A WREXHAM man has shared his story of having been stuck on the heart transplant waiting list for nearly four years.

With over 300 people across the UK, including 11 in Wales, waiting for a heart transplant this Valentine’s Day, NHS Blood and Transplant is calling on families to have a heart-to-heart about organ donation.

While heart transplants have continued across the UK throughout the pandemic, the waiting list has risen 85% in the last decade - from 169 patients in March 2012 to 313 in March 2021.

Ryan Gabb, 30, from Wrexham, has been waiting on the heart transplant list since May 2018.

Ryan’s life was turned upside down in September 2017 when he suddenly became very unwell.

He said: “I had been feeling unwell for a few weeks, just general tiredness and flu type symptoms that I couldn’t shake off. It was gradually getting worse and I was starting to become breathless too. Knowing something wasn’t right, I borrowed a friend’s Fitbit to check my heart rate and it was over 100, I knew I needed to get checked out, so I left work early and went to the doctors.

“The GP sent me straight to the local hospital where I was told I had Dilated Cardiomyopathy and I would likely need a heart transplant. I couldn’t believe what I was hearing and was in complete shock, I knew I hadn’t been well but was not expecting anything so serious.”

Ryan was monitored before, five days later, he was airlifted in a helicopter to Manchester after going into cardiogenic shock. He was added to the urgent heart waiting list but then had an LVAD – emergency heart pump fitted – before being relisted for transplant again in May 2018.

Ryan explains: “I am doing pretty well at the moment with the LVAD but waiting for a transplant can be hard, there is a constant need to have my phone with me and I need a regular electricity supply so my LVAD batteries can be charged. The worry of power cuts is always in the back of my mind. I have been told I could have a long wait for a heart which is hard to hear in your mid-twenties. I had to finish my job as it was quite physical.

“I hope the year ahead can bring some normality and I also hope more people will discuss organ donation with their families and register their decision. You never know when or who might need that help. I used to be a regular blood donor and I also joined the NHS Organ Donor Register when I was 18. I thought both were important, but I never expected that my life would change so much.”

Even though the law around organ donation has now moved to an opt out system across Wales, England and Scotland, many people are still not aware that families will still always be involved before organ donation goes ahead.

While families are more likely, and find it easier, to support donation when they know it is what their loved one wanted, only 43% of the UK population have registered their decision on the NHS Organ Donor Register and just 38% say that they have shared their organ donation decision with their family.

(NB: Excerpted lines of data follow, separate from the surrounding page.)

**src/rtl/alu_arbiter.sv**
```systemverilog
// Two-requester front end for one shared 32-bit ALU: round-robin grant on ties,
// one operation in flight, registered result held until the owner consumes it.
//
//  state | meaning
//  IDLE  | waiting for a request; grant is combinational, accept latches operands
//  EXEC  | latched op/operands drive the ALU for one cycle; result captured at exit
//  RESP  | result presented to the granted requester until it takes it
module alu_arbiter #(
  parameter int FIRST_GRANT = 0
) (
  input  logic        clk,
  input  logic        rst,
  input  logic        req0Valid,
  input  logic        req1Valid,
  input  logic [3:0]  req0Op,
  input  logic [3:0]  req1Op,
  input  logic [31:0] req0Left,
  input  logic [31:0] req0Right,
  input  logic [31:0] req1Left,
  input  logic [31:0] req1Right,
  output logic        req0Ready,
  output logic        req1Ready,
  output logic        resp0Valid,
  output logic        resp1Valid,
  input  logic        resp0Ready,
  input  logic        resp1Ready,
  output logic [31:0] respResult,
  output logic        respZero,
  output logic [3:0]  aluOp,
  output logic [31:0] aluLeft,
  output logic [31:0] aluRight,
  input  logic [31:0] aluResult,
  input  logic        aluZero
);

  typedef enum logic [1:0] {
    IDLE = 2'd0,
    EXEC = 2'd1,
    RESP = 2'd2
  } state_t;

  localparam logic PTR_INIT = (FIRST_GRANT != 0);

  state_t state;
  state_t stateNext;
  logic   rrPtr;
  logic   grantId;
  logic   grant0;
  logic   grant1;
  logic   accept;
  logic   done;

  // A lone requester always wins; the pointer only breaks ties.
  assign grant0 = req0Valid && (!req1Valid || !rrPtr);
  assign grant1 = req1Valid && (!req0Valid || rrPtr);
  assign accept = (state == IDLE) && (grant0 || grant1);

  always_comb begin
    stateNext  = state;
    req0Ready  = 1'b0;
    req1Ready  = 1'b0;
    resp0Valid = 1'b0;
    resp1Valid = 1'b0;
    done       = 1'b0;
    case (state)
      IDLE: begin
        // Gate with rst so no handshake is advertised while reset is held.
        req0Ready = grant0 && !rst;
        req1Ready = grant1 && !rst;
        if (grant0 || grant1) stateNext = EXEC;
      end
      EXEC: stateNext = RESP;
      RESP: begin
        resp0Valid = !grantId;
        resp1Valid = grantId;
        if ((!grantId && resp0Ready) || (grantId && resp1Ready)) begin
          done      = 1'b1;
          stateNext = IDLE;
        end
      end
      default: stateNext = IDLE;
    endcase
  end

  always_ff @(posedge clk or posedge rst) begin
    if (rst) begin
      state      <= IDLE;
      rrPtr      <= PTR_INIT;
      grantId    <= 1'b0;
      aluOp      <= 4'd0;
      aluLeft    <= 32'd0;
      aluRight   <= 32'd0;
      respResult <= 32'd0;
      respZero   <= 1'b0;
    end else begin
      state <= stateNext;
      if (accept) begin
        grantId  <= grant1;
        aluOp    <= grant1 ? req1Op    : req0Op;
        aluLeft  <= grant1 ? req1Left  : req0Left;
        aluRight <= grant1 ? req1Right : req0Right;
      end
      if (state == EXEC) begin
        respResult <= aluResult;
        respZero   <= aluZero;
      end
      if (done) rrPtr <= !grantId;
    end
  end

endmodule

```
**config.mk**
```make
export PLATFORM = sky130hd
export DESIGN_NAME = alu_arbiter
export DESIGN_NICKNAME = d
export VERILOG_FILES = /design/src/rtl/alu_arbiter.sv
export SDC_FILE = /design/constraint.sdc
export NUM_CORES = 1
export LEC_CHECK = 0
export CORE_UTILIZATION = 39
export DETAILED_ROUTE_END_ITERATION = 10
export PLACE_DENSITY = 0.9
export SLEW_MARGIN = 20
export SYNTH_ARGS = -nofsm -noshare
export SYNTH_HDL_FRONTEND = slang
export SYNTH_SLANG_ARGS = --single-unit
```
**constraint.sdc**
```tcl
create_clock -name clk -period 6.4 [get_ports clk]
set_input_delay 1.6 -clock clk [delete_from_list [all_inputs] [get_ports clk]]
set_output_delay 1.6 -clock clk [all_outputs]
set_load 0.1 [all_outputs]
```
==> reports/results.ini <==
[global_route]
grtUsageMet1=0.285
grt_start_max_net_pins=72
first_pass_grt_wire_length_mm=26.3
grt_remaining_overflow=0
groute.layer.met2.usage=0.453
groute.layer.met3.usage=0.0759
grt.total_usage=0.256
first_global_vias=5181
grt-busiest-layer=met2
grt_antenna_before_repair=0

[timing]
drv_slew=0
setup_viol=0
setup_total_negative_slack_ns=0
worst-slew-pin-transition_ns=1.03
worst_setup_slack_after_layout_ns=1.86
clock-skew-final_ns=0.00783
timing.final.hold_violations=0
rsz_0062_raised_after_global_routing=false
post-route-period-util=0.709
maxSlewHeadroom=0.314
timing.final.crit_period_ns=4.54
worst_hold_slack_ns=0.506
fmaxAchievable_mhz=220

[worst_setup_path]
crit-reg2reg-launch=state[1]
timing.rr.end=aluLeft[14]
cp.arrival_ns=2.94
timing.critical_path.fanout_max=5
worst_ep_required_time_ns=4.80
setup_slack_on_the_worst_flop_to_flop_path_ns=4.35
reg2regPathDepth=4
worst_setup_path_end_kind=primary output
critical_path.startpoint_type=input pin
worst-setup-path-type=input pin to primary output

[die]
initial_core_util=0.407
fp.dieW_um=115
die_area_um2=13200
coreArea_um2=12200
die_h_um=115
io_pins=280
fp-row-count=40

[route]
route.final.wire_length_mm=16.9
wl_per_cell_um=18.6
total_via_count_after_detailed_routing=5047
vias_per_cell=5.55
drc=0
detailedRoute.firstIterationViolations=388
drt_pass1_iterations=4
ant_nets=0

[clock_network]
cts-root-to-sink-buffers=2
ctsHoldBuffers=0
post_cts.resized_instances=0
cts-root-buf=sky130_fd_sc_hd__clkbuf_16
worst_setup_hold_path_clk_slew_ns=0.07
post-cts-setup-buffer-count=0
cts-buffers-inserted=9
cts.sink_count=105
tritoncts=built
clock_insertion_delay_worst_skew_ns=0.34
count_of_h_tree_levels_built_during_cts=3

[synth]
synthesized_nets=667
synth.cell_area_um2=4970
ys.warnings.count=0
synth.lib_cells_used.distinct=24
most_area_consuming_cells_after_synthesis=sky130_fd_sc_hd__dfrtp_1 53%, sky130_fd_sc_hd__a31oi_1 8.7%, sky130_fd_sc_hd__mux2_2 7.5%
synthesis.instances=492
ys_seq_area_frac=0.529
synthesis.area_per_instance_um2=10.1
ys_ff_latch=105
synth_top_cell_by_area=sky130_fd_sc_hd__dfrtp_1
post-synth-top-area-fraction=0.529

[place]
place_worst_setup_slack_ns=1.86
portBuffers=279
post-dp-hpwl_mm=11.9
finalWeightedCongestion=0.813
placedCellCount=893

[status]
status=complete, no violations

[worst_hold_path]
worstHoldEndpoint=respResult[12]
worstHoldPathType=register to register
min_delay_path_depth=1
worstHoldStart=respResult[12]

[finish]
final_cell_count_no_fill=909
net_count_of_the_finished_layout=911
drive_above_1_share=0.121
area.growth.synth_to_final_pct=62.4
antenna_cells=0

[flow_run]
drv.max_cap_violation_count=0

cell usage in the layout, fill, tap and decap left out, types with 3 or more instances in the layout:
master,n
sky130_fd_sc_hd__a31oi_1,69
sky130_fd_sc_hd__inv_6,4
sky130_fd_sc_hd__buf_4,12
sky130_fd_sc_hd__mux2_2,33
sky130_fd_sc_hd__o21ai_0,65
sky130_fd_sc_hd__a21oi_1,49
sky130_fd_sc_hd__o21ai_1,7
sky130_fd_sc_hd__clkbuf_16,9
sky130_fd_sc_hd__nor2_1,3
sky130_fd_sc_hd__nand3_1,68
sky130_fd_sc_hd__a21oi_2,20
sky130_fd_sc_hd__clkdlybuf4s50_1,276
sky130_fd_sc_hd__dfrtp_1,105
routing by layer:
metal | routed length [um] | up-vias
met5 | 0 | -
met4 | 535 | 0
met3 | 1560 | 40
met2 | 8730 | 265
met1 | 6100 | 2425
li1 | - | 2317
logic make-up after synthesis:
logic type,after synthesis,synth area share
and+or+nand+nor,83,0.0872
AOI/OAI and AO/OA,211,0.246
muxes,33,0.0748
buffers and inverters,60,0.0632
DFF,105,0.529
Yosys cell counts (all sizes together):
library cell	number
or2	2
nand3	68
inv	4
and3	1
and2b	1
nand2	1
clkbuf	24
o31ai	1
buf	32
a21oi	69
nand2b	3
o21ai	72
and4	1
dfrtp	105
nor4	1
mux2	33
a31oi	69
nor2	5
critical path, cell delays in order:
cell                              delay, ns
sky130_fd_sc_hd__clkdlybuf4s50_1       0.49
sky130_fd_sc_hd__and2b_2               0.25
sky130_fd_sc_hd__nor4_2                0.25
sky130_fd_sc_hd__buf_4                 0.35
state kept, by name, summed over array words and instances, names as in the netlist:
name        flops
state           2
aluLeft        32
aluRight       32
respResult     32
respZero        1
aluOp           4
grantId         1
rrPtr           1
cell type report:
cell class | instances | area (um2)
inverter | 4 | 18.8
tap | 168 | 210
timing repair buffer | 289 | 2860
fill | 950 | 4150
multi-input combinational | 327 | 2040
clock inverter | 7 | 83.8
clock buffer | 9 | 225
sequential | 105 | 2630
worst max-delay path by stage:
stage	from	endpoint	slack [ns]	depth (start not counted)
after floorplan	rst	req0Ready	0.81	2
after global placement	req1Valid	req0Ready	1.94	5
after detailed placement	req0Valid	req1Ready	1.86	4
after CTS	req0Valid	req1Ready	1.86	4
after global routing	req0Valid	req1Ready	1.79	4
final	req0Valid	req1Ready	1.86	4
stage by stage:
step | cell area, um2 | utilization
final | 8060 | 0.660
after floorplan | 4980 | -
after CTS | 8060 | 0.660
after detailed placement | 7750 | 0.635
after global routing | 8060 | 0.660
after global placement | 7750 | 0.635
Power is left out: the tool's default activity adds up to more than one toggle a clock period on the data nets, which glitch-free logic cannot reach.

Anthony Clarkson, Director of Organ and Tissue Donation and Transplantation at NHS Blood and Transplant, says: “We encourage everyone in Wales to have that heart-to-heart now. Talk to your family and tell them your organ donation decision, leave them certain of it. And make sure you know what they would want too, so you can support their decision. This Valentine’s Day have a heart-to-heart and share your organ donation decision to help save more lives.”